AIM OF THE EXERCISE: From the data below, set down exactly the lines between the one holding "die area - 0.004368 mm^2" and the one holding "Ports - 125", inclusive, and no others.
-------- DATA SHOWN --------
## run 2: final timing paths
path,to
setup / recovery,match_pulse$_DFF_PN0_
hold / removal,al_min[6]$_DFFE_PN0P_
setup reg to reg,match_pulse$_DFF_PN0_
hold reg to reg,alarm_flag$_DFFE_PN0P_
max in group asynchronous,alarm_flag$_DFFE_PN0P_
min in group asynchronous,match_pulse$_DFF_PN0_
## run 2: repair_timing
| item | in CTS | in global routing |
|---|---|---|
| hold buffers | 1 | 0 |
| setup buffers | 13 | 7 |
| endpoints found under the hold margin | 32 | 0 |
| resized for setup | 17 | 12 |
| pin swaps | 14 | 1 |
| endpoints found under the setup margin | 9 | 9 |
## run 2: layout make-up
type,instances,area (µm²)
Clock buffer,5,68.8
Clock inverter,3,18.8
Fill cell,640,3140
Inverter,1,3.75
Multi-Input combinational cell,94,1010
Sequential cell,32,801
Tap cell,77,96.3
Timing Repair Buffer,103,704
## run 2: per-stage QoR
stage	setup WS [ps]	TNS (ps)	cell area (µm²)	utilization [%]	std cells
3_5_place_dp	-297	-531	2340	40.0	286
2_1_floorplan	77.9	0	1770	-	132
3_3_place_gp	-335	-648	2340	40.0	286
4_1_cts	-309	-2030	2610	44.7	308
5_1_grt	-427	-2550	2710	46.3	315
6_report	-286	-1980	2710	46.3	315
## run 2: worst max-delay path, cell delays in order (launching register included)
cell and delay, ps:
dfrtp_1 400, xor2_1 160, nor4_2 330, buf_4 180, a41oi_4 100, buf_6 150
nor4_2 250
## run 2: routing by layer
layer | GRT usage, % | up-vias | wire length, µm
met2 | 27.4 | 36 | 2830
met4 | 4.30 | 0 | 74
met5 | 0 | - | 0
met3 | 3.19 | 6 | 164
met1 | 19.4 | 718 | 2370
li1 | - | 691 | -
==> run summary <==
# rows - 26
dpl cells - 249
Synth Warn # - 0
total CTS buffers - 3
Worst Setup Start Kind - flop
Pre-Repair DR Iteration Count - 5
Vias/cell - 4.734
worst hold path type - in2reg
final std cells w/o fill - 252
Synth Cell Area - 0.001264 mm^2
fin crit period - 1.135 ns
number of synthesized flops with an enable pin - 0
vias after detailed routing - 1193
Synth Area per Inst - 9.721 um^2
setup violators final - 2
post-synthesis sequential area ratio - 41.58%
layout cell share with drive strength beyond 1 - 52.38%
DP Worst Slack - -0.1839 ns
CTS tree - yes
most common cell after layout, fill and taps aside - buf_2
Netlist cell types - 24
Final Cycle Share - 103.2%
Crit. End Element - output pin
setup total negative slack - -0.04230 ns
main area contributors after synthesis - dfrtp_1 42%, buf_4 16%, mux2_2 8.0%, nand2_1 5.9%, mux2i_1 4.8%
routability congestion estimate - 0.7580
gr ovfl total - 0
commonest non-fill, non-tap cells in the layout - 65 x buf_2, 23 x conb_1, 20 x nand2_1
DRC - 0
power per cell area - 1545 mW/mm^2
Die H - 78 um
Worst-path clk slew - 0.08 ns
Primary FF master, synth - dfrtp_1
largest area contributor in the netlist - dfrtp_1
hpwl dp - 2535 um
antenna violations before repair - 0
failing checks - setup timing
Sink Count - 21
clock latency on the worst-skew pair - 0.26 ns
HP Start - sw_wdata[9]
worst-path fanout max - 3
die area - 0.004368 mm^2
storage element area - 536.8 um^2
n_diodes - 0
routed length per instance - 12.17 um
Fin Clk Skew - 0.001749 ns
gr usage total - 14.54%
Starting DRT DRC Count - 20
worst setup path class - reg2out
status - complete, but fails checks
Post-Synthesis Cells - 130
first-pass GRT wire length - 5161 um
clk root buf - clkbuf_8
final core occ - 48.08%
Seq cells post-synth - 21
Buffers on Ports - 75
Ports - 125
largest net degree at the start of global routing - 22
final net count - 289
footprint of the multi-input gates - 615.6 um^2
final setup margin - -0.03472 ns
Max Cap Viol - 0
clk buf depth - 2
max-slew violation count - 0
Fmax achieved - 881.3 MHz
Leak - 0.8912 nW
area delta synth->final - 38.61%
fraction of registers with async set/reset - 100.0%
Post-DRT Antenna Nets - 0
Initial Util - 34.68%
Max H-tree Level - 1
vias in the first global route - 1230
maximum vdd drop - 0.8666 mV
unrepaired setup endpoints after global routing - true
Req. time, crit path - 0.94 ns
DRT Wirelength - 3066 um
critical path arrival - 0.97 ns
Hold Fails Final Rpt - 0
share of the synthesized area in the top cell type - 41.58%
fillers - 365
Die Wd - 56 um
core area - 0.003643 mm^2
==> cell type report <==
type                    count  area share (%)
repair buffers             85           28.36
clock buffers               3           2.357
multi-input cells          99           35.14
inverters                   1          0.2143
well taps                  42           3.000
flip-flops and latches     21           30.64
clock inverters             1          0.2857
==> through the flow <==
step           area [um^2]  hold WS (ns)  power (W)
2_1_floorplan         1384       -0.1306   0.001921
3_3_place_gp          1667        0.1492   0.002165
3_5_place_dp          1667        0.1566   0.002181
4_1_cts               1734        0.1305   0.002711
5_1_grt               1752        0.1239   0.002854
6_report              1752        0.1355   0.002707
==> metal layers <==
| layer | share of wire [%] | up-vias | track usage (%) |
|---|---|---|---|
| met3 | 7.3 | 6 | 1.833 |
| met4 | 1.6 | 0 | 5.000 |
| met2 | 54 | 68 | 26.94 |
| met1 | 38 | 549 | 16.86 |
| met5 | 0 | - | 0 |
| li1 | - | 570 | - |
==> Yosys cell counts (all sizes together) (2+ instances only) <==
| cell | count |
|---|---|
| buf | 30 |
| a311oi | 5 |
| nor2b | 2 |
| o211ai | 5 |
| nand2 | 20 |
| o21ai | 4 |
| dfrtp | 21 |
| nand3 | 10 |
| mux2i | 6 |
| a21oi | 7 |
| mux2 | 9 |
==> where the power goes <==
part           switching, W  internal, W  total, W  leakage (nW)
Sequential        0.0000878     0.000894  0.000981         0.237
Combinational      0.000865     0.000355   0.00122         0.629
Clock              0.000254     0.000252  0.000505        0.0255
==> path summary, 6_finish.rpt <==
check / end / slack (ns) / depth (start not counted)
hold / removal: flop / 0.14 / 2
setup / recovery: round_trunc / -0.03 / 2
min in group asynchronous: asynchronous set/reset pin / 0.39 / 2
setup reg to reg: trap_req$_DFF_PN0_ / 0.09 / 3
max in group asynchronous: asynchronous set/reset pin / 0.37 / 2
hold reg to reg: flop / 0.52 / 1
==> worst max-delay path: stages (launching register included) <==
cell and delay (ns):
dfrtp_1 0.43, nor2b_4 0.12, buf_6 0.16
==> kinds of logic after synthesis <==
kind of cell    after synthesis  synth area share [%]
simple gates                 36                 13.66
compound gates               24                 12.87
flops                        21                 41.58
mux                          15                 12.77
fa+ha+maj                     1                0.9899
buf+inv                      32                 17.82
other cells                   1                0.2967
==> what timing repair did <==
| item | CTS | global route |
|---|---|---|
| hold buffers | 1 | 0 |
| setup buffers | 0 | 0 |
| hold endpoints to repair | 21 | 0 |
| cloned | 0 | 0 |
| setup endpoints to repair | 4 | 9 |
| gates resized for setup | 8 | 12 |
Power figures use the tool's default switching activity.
==> src/rtl/smbus_xact_engine.sv <==
module smbus_xact_engine #(
  parameter int TMO_W = 16
) (
  input  logic             clk,
  input  logic             rst_n,
  input  logic             reg_we,
  input  logic [5:0]       reg_addr,
  input  logic [7:0]       reg_wdata,
  output logic [7:0]       reg_rdata,
  input  logic [TMO_W-1:0] tmo_cycles,
  output logic             bus_req,
  output logic [2:0]       bus_op,
  output logic [7:0]       bus_wdata,
  output logic             bus_nack,
  input  logic             bus_done,
  input  logic             bus_ack,
  input  logic [7:0]       bus_rdata
);
  localparam int NREG = 40;
  localparam int MAXB = 32;
  localparam logic [5:0] O_ADDR = 6'd2, O_CMD = 6'd3, O_DATA = 6'd4, O_CNT = 6'd36;

  typedef enum logic [3:0] {IDLE, START, ADDR, CMD, WCNT, WDATA, WPEC,
                            RSTART, RADDR, RCNT, RDATA, RPEC, STOP} st_t;

  logic [7:0]       rf [NREG];
  logic [7:0]       stat;
  logic [4:0]       err;
  logic [5:0]       idx;
  logic [7:0]       crc;
  logic [TMO_W-1:0] tcnt;
  st_t              st;

  function automatic logic [7:0] crc8(input logic [7:0] c, input logic [7:0] d);
    logic [7:0] x;
    x = c ^ d;
    for (int i = 0; i < 8; i++) x = x[7] ? ((x << 1) ^ 8'h07) : (x << 1);
    return x;
  endfunction

  function automatic logic known(input logic [5:0] k);
    return (k >= 6'h01 && k <= 6'h06) || k == 6'h25;
  endfunction

  wire [7:0] prot   = rf[0];
  wire [5:0] kind   = prot[6:1];
  wire       rd     = prot[0];
  wire       k_q    = kind == 6'h01;
  wire       k_b    = kind == 6'h02;
  wire       k_bd   = kind == 6'h03;
  wire       k_w    = kind == 6'h04;
  wire       k_blk  = kind == 6'h05;
  wire       k_raw  = kind == 6'h25;
  wire       pc     = kind == 6'h06 && !rd;
  wire       bpc    = kind == 6'h06 && rd;
  wire       pec    = prot[7] && !k_q;
  wire [5:0] clen   = (rf[O_CNT] > 8'(MAXB)) ? 6'(MAXB) : rf[O_CNT][5:0];
  wire [5:0] wlen   = (k_bd && !rd) ? 6'd1 : ((k_w && !rd) || pc) ? 6'd2 :
                      (((k_blk || k_raw) && !rd) || bpc) ? clen : 6'd0;
  wire [5:0] rlen   = ((k_b || k_bd) && rd) ? 6'd1 : ((k_w && rd) || pc) ? 6'd2 : clen;
  wire       wcnt_p = (k_blk && !rd) || bpc;
  wire       rcnt_p = (k_blk && rd) || bpc;
  wire       rd_p   = ((k_b || k_bd || k_w || k_blk || k_raw) && rd) || pc || bpc;
  wire       dir0   = (k_q || k_b) && rd;
  wire [5:0] didx   = idx + O_DATA;
  wire       tmo    = tcnt >= tmo_cycles;
  wire [7:0] rclamp = (bus_rdata > 8'(MAXB)) ? 8'(MAXB) : bus_rdata;
  st_t after_wr;
  assign after_wr = rd_p ? RSTART : (pec ? WPEC : STOP);

  assign reg_rdata = (reg_addr == 6'd1) ? stat : (reg_addr < 6'(NREG)) ? rf[reg_addr] : 8'h00;
  assign bus_req   = st != IDLE;
  assign bus_nack  = (st == RDATA && idx == rlen - 6'd1 && !pec) || st == RPEC;

  always_comb begin
    case (st)
      START:              bus_op = 3'd0;
      RSTART:             bus_op = 3'd3;
      STOP:               bus_op = 3'd4;
      RCNT, RDATA, RPEC:  bus_op = 3'd2;
      default:            bus_op = 3'd1;
    endcase
    case (st)
      ADDR:    bus_wdata = {rf[O_ADDR][7:1], dir0};
      RADDR:   bus_wdata = {rf[O_ADDR][7:1], 1'b1};
      CMD:     bus_wdata = rf[O_CMD];
      WCNT:    bus_wdata = {2'b00, clen};
      WDATA:   bus_wdata = rf[didx];
      WPEC:    bus_wdata = crc;
      default: bus_wdata = 8'h00;
    endcase
  end

  always_ff @(posedge clk) begin
    if (!rst_n) begin
      for (int i = 0; i < NREG; i++) rf[i] <= 8'h00;
      st <= IDLE; stat <= 8'h00; err <= 5'h00; idx <= 6'd0; crc <= 8'h00; tcnt <= '0;
    end else begin
      if (reg_we && reg_addr < 6'(NREG) && reg_addr != 6'd1 && !(reg_addr == 6'd0 && st != IDLE))
        rf[reg_addr] <= reg_wdata;
      if (reg_we && reg_addr == 6'd0 && st != IDLE)
        stat[4:0] <= 5'h1A;
      if (st == IDLE) begin
        if (reg_we && reg_addr == 6'd0) begin
          if (known(reg_wdata[6:1])) begin
            st <= START; stat <= 8'h00; err <= 5'h00; crc <= 8'h00; idx <= 6'd0; tcnt <= '0;
          end else
            stat <= 8'h99;
        end
      end else if (bus_done) begin
        tcnt <= '0;
        case (st)
          START:  st <= ADDR;
          ADDR: begin
            crc <= crc8(crc, bus_wdata);
            if (!bus_ack) begin err <= 5'h10; st <= STOP; end
            else if (k_q) st <= STOP;
            else if (k_b && rd) st <= RDATA;
            else st <= CMD;
          end
          CMD, WCNT: begin
            crc <= crc8(crc, bus_wdata);
            if (!bus_ack) begin err <= 5'h11; st <= STOP; end
            else if (st == CMD && wcnt_p) st <= WCNT;
            else st <= (wlen != 6'd0) ? WDATA : after_wr;
          end
          WDATA: begin
            crc <= crc8(crc, bus_wdata);
            if (!bus_ack) begin err <= 5'h11; st <= STOP; end
            else if (idx == wlen - 6'd1) begin idx <= 6'd0; st <= after_wr; end
            else idx <= idx + 6'd1;
          end
          WPEC: begin
            if (!bus_ack) err <= 5'h11;
            st <= STOP;
          end
          RSTART: st <= RADDR;
          RADDR: begin
            crc <= crc8(crc, bus_wdata);
            idx <= 6'd0;
            if (!bus_ack) begin err <= 5'h10; st <= STOP; end
            else if (rcnt_p) st <= RCNT;
            else st <= (rlen != 6'd0) ? RDATA : (pec ? RPEC : STOP);
          end
          RCNT: begin
            crc <= crc8(crc, bus_rdata);
            rf[O_CNT] <= rclamp;
            st <= (rclamp != 8'd0) ? RDATA : (pec ? RPEC : STOP);
          end
          RDATA: begin
            crc <= crc8(crc, bus_rdata);
            rf[didx] <= bus_rdata;
            if (idx == rlen - 6'd1) begin idx <= 6'd0; st <= pec ? RPEC : STOP; end
            else idx <= idx + 6'd1;
          end
          RPEC: begin
            if (bus_rdata != crc) err <= 5'h1F;
            st <= STOP;
          end
          default: begin
            stat <= {3'b100, err};
            st <= IDLE;
          end
        endcase
      end else if (tmo) begin
        tcnt <= '0;
        if (st == STOP) begin stat <= {3'b100, 5'h18}; st <= IDLE; end
        else begin err <= 5'h18; st <= STOP; end
      end else
        tcnt <= tcnt + 1'b1;
    end
  end
endmodule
--------
COMPLETED EXERCISE:
die area - 0.004368 mm^2
storage element area - 536.8 um^2
n_diodes - 0
routed length per instance - 12.17 um
Fin Clk Skew - 0.001749 ns
gr usage total - 14.54%
Starting DRT DRC Count - 20
worst setup path class - reg2out
status - complete, but fails checks
Post-Synthesis Cells - 130
first-pass GRT wire length - 5161 um
clk root buf - clkbuf_8
final core occ - 48.08%
Seq cells post-synth - 21
Buffers on Ports - 75
Ports - 125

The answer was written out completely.